[TASK OBJECTIVE]: When the line containing "logic [31:0] mask;" appears in the entries below, begin printing there and stop after the line containing "always_ff @(posedge CLK) begin"; print each of those lines exactly and no other line.

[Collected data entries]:
* * * * * * *
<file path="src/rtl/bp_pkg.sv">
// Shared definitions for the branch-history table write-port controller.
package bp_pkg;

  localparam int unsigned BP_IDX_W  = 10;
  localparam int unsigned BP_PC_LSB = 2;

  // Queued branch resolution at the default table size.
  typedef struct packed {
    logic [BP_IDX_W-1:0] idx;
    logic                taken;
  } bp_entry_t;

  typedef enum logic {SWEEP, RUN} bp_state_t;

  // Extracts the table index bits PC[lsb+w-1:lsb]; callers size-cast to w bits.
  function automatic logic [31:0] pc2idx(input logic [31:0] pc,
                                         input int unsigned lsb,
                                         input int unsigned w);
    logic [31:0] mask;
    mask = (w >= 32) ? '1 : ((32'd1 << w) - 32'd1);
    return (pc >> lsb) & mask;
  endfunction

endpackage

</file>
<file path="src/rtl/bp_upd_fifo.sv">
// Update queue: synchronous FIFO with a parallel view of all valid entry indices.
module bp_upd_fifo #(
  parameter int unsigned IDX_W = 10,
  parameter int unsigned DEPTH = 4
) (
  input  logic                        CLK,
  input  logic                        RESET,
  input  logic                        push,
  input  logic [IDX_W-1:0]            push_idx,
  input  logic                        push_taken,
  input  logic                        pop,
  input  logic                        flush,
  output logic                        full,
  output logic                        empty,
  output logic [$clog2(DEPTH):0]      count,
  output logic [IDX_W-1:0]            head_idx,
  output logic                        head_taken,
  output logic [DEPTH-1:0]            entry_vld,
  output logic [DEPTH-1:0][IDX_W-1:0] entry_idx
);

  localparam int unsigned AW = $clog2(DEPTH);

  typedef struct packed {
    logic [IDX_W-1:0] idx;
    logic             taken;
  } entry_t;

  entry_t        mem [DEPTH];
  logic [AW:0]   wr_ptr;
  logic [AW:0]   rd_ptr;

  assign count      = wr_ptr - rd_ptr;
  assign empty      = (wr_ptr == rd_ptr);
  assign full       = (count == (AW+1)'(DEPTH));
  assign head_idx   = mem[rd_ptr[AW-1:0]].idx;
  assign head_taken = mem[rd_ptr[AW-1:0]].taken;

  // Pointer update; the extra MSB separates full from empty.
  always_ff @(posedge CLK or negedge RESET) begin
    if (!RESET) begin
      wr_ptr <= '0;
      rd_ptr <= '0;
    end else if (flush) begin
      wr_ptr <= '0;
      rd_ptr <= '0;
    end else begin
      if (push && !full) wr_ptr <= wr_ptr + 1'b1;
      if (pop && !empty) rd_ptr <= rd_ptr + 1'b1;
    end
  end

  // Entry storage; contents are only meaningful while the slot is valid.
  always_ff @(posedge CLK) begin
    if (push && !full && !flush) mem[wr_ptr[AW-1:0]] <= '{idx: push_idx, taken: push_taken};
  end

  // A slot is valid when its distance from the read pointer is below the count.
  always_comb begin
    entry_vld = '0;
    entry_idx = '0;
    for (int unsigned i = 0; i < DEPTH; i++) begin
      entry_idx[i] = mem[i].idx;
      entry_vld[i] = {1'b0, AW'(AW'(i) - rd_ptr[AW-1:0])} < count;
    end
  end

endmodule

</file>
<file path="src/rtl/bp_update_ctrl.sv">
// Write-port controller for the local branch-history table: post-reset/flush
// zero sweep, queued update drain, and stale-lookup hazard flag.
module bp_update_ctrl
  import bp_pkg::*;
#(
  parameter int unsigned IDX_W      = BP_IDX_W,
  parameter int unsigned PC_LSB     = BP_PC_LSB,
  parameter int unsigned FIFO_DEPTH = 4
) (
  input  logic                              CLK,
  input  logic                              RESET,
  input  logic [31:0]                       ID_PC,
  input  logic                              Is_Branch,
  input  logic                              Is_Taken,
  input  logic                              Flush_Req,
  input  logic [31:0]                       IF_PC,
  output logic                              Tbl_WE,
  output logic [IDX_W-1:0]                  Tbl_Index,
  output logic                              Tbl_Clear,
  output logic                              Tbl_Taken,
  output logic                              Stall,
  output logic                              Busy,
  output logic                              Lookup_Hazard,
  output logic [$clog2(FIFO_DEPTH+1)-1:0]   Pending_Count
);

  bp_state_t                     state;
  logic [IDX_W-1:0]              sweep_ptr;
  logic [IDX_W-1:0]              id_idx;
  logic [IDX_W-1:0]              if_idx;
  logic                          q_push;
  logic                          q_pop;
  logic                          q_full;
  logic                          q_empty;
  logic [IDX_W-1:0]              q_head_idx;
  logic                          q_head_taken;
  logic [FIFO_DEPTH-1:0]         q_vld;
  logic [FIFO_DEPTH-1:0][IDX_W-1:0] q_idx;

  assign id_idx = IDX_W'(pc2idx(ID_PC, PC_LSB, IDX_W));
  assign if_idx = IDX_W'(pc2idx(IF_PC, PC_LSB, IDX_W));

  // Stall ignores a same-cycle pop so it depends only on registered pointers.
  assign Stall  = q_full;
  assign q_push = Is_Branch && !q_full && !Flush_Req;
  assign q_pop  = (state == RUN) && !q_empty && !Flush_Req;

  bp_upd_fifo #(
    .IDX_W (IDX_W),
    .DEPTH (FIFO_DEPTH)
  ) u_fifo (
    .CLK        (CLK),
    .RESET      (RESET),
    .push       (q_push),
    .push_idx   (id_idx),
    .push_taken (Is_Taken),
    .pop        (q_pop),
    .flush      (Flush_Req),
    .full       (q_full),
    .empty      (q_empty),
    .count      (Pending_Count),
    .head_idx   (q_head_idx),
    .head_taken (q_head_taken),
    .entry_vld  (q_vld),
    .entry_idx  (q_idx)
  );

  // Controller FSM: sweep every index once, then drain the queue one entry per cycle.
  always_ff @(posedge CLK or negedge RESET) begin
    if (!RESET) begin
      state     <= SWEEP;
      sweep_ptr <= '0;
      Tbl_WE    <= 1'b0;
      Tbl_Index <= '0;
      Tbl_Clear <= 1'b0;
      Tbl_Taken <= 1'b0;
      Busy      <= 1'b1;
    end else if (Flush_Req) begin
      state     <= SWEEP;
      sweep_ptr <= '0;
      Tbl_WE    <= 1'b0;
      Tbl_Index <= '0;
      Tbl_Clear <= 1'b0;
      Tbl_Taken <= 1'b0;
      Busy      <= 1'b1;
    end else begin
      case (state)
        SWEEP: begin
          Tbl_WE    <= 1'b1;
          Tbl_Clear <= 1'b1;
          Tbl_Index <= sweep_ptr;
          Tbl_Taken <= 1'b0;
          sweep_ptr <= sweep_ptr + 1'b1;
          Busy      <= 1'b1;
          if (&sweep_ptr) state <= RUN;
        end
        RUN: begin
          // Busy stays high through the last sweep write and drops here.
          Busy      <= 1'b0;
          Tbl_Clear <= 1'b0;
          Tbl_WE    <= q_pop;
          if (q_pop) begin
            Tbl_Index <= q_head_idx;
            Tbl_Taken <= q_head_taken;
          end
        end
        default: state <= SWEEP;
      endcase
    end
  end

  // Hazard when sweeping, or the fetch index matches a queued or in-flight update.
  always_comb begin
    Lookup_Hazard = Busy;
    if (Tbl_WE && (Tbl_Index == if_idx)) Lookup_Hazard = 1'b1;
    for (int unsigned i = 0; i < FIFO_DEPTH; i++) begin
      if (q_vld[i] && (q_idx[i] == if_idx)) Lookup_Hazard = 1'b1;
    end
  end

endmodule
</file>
* * * * * * *
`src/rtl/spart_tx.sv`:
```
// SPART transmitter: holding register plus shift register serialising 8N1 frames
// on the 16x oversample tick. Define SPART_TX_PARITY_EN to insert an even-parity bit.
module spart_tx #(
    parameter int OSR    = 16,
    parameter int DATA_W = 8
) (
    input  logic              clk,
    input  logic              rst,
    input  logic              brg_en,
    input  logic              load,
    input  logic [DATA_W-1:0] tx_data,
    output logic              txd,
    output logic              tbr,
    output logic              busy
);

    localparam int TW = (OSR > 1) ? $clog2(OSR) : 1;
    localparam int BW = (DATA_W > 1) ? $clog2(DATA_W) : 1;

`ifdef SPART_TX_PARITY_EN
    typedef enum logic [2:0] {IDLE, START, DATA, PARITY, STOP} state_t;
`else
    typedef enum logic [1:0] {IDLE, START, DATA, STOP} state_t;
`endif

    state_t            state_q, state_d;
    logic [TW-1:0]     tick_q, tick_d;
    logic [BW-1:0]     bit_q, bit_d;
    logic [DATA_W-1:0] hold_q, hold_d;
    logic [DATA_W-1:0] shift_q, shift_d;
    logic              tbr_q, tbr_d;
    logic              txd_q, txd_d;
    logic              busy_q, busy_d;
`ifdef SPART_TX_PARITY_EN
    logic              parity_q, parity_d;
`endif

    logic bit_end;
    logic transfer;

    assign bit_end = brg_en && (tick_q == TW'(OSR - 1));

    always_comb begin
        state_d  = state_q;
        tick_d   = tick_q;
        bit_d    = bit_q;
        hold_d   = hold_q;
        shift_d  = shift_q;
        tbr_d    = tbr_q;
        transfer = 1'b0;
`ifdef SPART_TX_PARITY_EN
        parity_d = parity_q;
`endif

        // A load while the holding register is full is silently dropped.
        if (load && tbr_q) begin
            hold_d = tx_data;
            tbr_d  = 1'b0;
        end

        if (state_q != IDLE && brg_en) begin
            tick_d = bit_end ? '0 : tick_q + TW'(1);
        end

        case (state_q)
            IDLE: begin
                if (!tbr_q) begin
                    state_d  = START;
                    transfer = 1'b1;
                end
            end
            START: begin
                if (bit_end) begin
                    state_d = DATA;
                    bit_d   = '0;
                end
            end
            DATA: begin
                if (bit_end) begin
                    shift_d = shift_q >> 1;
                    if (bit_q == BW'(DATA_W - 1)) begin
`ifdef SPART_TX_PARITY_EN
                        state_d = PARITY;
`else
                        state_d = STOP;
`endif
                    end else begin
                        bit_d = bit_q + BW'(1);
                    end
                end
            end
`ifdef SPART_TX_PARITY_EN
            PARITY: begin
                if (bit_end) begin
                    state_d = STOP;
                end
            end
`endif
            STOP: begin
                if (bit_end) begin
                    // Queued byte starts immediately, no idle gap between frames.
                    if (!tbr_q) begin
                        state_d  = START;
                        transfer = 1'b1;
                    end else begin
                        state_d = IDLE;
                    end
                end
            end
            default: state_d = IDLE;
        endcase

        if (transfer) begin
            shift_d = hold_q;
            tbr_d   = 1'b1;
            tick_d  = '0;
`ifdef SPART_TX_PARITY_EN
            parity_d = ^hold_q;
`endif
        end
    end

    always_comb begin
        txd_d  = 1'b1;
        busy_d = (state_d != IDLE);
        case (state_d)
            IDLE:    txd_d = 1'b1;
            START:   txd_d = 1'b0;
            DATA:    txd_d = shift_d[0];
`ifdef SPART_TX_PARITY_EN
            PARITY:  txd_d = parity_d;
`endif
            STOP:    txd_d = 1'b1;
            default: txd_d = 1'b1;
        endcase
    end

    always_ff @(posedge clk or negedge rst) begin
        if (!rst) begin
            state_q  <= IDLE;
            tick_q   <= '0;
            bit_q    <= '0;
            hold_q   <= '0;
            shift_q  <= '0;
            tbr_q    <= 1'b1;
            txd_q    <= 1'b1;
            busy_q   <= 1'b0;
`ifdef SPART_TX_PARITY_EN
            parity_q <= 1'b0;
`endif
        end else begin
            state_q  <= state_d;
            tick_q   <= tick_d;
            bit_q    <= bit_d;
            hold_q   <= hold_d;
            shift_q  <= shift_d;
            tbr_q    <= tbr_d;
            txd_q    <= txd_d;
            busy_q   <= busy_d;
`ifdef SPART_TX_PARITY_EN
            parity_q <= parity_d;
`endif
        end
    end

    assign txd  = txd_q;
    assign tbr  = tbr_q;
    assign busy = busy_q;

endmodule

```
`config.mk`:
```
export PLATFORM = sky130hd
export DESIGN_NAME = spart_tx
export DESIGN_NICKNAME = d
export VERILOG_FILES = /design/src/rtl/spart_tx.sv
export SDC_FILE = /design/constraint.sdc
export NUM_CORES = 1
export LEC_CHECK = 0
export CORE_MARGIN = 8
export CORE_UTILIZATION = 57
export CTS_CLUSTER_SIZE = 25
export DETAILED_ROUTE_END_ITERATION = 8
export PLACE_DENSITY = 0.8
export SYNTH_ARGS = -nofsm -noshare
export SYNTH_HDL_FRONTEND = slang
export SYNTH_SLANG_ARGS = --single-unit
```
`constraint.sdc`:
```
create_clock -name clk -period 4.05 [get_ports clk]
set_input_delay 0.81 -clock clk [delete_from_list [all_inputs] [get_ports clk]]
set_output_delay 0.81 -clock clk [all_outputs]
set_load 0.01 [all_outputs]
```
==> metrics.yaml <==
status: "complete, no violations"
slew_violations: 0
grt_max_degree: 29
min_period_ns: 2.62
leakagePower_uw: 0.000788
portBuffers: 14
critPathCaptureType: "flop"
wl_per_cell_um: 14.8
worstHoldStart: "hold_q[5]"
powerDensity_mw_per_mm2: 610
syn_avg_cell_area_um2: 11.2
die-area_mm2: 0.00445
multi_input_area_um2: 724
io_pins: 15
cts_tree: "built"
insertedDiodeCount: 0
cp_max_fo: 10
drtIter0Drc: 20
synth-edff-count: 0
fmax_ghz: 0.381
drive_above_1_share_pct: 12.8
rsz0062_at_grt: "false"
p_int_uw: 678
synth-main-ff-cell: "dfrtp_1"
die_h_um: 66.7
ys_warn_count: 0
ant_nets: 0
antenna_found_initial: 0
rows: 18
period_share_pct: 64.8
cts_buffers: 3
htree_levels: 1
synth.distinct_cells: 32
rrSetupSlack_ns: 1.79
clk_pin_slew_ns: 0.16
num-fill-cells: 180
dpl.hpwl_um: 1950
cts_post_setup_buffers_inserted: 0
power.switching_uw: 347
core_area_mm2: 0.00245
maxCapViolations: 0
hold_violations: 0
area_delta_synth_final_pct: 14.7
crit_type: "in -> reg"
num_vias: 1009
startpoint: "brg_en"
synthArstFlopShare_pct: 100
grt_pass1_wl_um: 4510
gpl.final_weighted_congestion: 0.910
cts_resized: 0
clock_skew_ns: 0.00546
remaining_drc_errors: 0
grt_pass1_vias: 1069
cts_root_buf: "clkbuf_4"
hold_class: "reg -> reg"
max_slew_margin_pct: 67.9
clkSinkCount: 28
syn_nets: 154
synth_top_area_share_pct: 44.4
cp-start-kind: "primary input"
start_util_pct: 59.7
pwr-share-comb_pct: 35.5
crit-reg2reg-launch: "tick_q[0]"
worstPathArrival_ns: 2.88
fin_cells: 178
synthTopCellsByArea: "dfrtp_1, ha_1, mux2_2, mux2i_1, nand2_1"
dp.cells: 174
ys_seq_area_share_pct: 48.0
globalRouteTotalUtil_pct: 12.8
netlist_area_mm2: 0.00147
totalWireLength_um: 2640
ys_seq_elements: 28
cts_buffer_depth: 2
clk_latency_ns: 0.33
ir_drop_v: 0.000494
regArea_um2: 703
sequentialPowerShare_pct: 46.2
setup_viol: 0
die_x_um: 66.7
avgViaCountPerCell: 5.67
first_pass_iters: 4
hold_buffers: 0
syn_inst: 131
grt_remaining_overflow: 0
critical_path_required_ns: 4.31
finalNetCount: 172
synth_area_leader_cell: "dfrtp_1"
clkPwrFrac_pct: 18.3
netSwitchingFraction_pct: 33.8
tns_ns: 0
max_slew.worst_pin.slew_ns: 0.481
* * * * * * *
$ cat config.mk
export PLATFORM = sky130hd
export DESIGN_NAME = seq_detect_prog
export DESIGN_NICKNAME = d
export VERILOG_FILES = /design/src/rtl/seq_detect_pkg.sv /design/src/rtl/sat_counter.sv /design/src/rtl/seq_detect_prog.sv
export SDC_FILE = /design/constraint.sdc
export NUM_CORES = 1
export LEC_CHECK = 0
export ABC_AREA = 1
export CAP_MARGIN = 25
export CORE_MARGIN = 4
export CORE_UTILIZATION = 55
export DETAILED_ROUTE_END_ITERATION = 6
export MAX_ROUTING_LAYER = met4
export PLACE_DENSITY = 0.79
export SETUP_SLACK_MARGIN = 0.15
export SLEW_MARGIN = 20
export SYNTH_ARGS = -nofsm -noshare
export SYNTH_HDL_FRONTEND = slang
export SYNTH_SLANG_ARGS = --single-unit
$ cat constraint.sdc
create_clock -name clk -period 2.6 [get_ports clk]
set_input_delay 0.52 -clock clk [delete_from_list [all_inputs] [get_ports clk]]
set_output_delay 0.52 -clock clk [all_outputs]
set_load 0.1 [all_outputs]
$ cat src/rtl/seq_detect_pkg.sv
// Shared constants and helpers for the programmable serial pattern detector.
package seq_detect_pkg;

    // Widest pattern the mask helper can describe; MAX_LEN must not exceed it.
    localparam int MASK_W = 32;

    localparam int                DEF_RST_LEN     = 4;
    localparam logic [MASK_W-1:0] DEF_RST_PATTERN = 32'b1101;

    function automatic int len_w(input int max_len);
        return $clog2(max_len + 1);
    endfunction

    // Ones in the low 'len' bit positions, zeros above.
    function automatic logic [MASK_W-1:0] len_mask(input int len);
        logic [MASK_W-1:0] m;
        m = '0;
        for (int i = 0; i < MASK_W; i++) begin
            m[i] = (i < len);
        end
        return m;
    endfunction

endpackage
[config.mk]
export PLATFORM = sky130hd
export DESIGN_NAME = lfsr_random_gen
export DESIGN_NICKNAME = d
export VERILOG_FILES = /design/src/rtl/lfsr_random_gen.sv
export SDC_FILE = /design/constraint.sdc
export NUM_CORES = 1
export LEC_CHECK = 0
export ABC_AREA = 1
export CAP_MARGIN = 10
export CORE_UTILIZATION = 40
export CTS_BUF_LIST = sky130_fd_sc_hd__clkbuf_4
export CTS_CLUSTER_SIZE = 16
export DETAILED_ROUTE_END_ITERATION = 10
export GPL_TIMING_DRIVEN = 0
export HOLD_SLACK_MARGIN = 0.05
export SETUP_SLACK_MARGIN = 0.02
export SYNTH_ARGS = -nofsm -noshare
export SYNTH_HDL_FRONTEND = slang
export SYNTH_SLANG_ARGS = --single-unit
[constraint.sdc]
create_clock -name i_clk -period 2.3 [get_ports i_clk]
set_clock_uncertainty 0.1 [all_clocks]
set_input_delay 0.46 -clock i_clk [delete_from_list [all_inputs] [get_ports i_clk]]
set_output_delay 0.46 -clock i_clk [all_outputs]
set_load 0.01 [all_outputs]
* * * * * * *
[RESPONSE TO THE TASK]:
    logic [31:0] mask;
    mask = (w >= 32) ? '1 : ((32'd1 << w) - 32'd1);
    return (pc >> lsb) & mask;
  endfunction

endpackage

</file>
<file path="src/rtl/bp_upd_fifo.sv">
// Update queue: synchronous FIFO with a parallel view of all valid entry indices.
module bp_upd_fifo #(
  parameter int unsigned IDX_W = 10,
  parameter int unsigned DEPTH = 4
) (
  input  logic                        CLK,
  input  logic                        RESET,
  input  logic                        push,
  input  logic [IDX_W-1:0]            push_idx,
  input  logic                        push_taken,
  input  logic                        pop,
  input  logic                        flush,
  output logic                        full,
  output logic                        empty,
  output logic [$clog2(DEPTH):0]      count,
  output logic [IDX_W-1:0]            head_idx,
  output logic                        head_taken,
  output logic [DEPTH-1:0]            entry_vld,
  output logic [DEPTH-1:0][IDX_W-1:0] entry_idx
);

  localparam int unsigned AW = $clog2(DEPTH);

  typedef struct packed {
    logic [IDX_W-1:0] idx;
    logic             taken;
  } entry_t;

  entry_t        mem [DEPTH];
  logic [AW:0]   wr_ptr;
  logic [AW:0]   rd_ptr;

  assign count      = wr_ptr - rd_ptr;
  assign empty      = (wr_ptr == rd_ptr);
  assign full       = (count == (AW+1)'(DEPTH));
  assign head_idx   = mem[rd_ptr[AW-1:0]].idx;
  assign head_taken = mem[rd_ptr[AW-1:0]].taken;

  // Pointer update; the extra MSB separates full from empty.
  always_ff @(posedge CLK or negedge RESET) begin
    if (!RESET) begin
      wr_ptr <= '0;
      rd_ptr <= '0;
    end else if (flush) begin
      wr_ptr <= '0;
      rd_ptr <= '0;
    end else begin
      if (push && !full) wr_ptr <= wr_ptr + 1'b1;
      if (pop && !empty) rd_ptr <= rd_ptr + 1'b1;
    end
  end

  // Entry storage; contents are only meaningful while the slot is valid.
  always_ff @(posedge CLK) begin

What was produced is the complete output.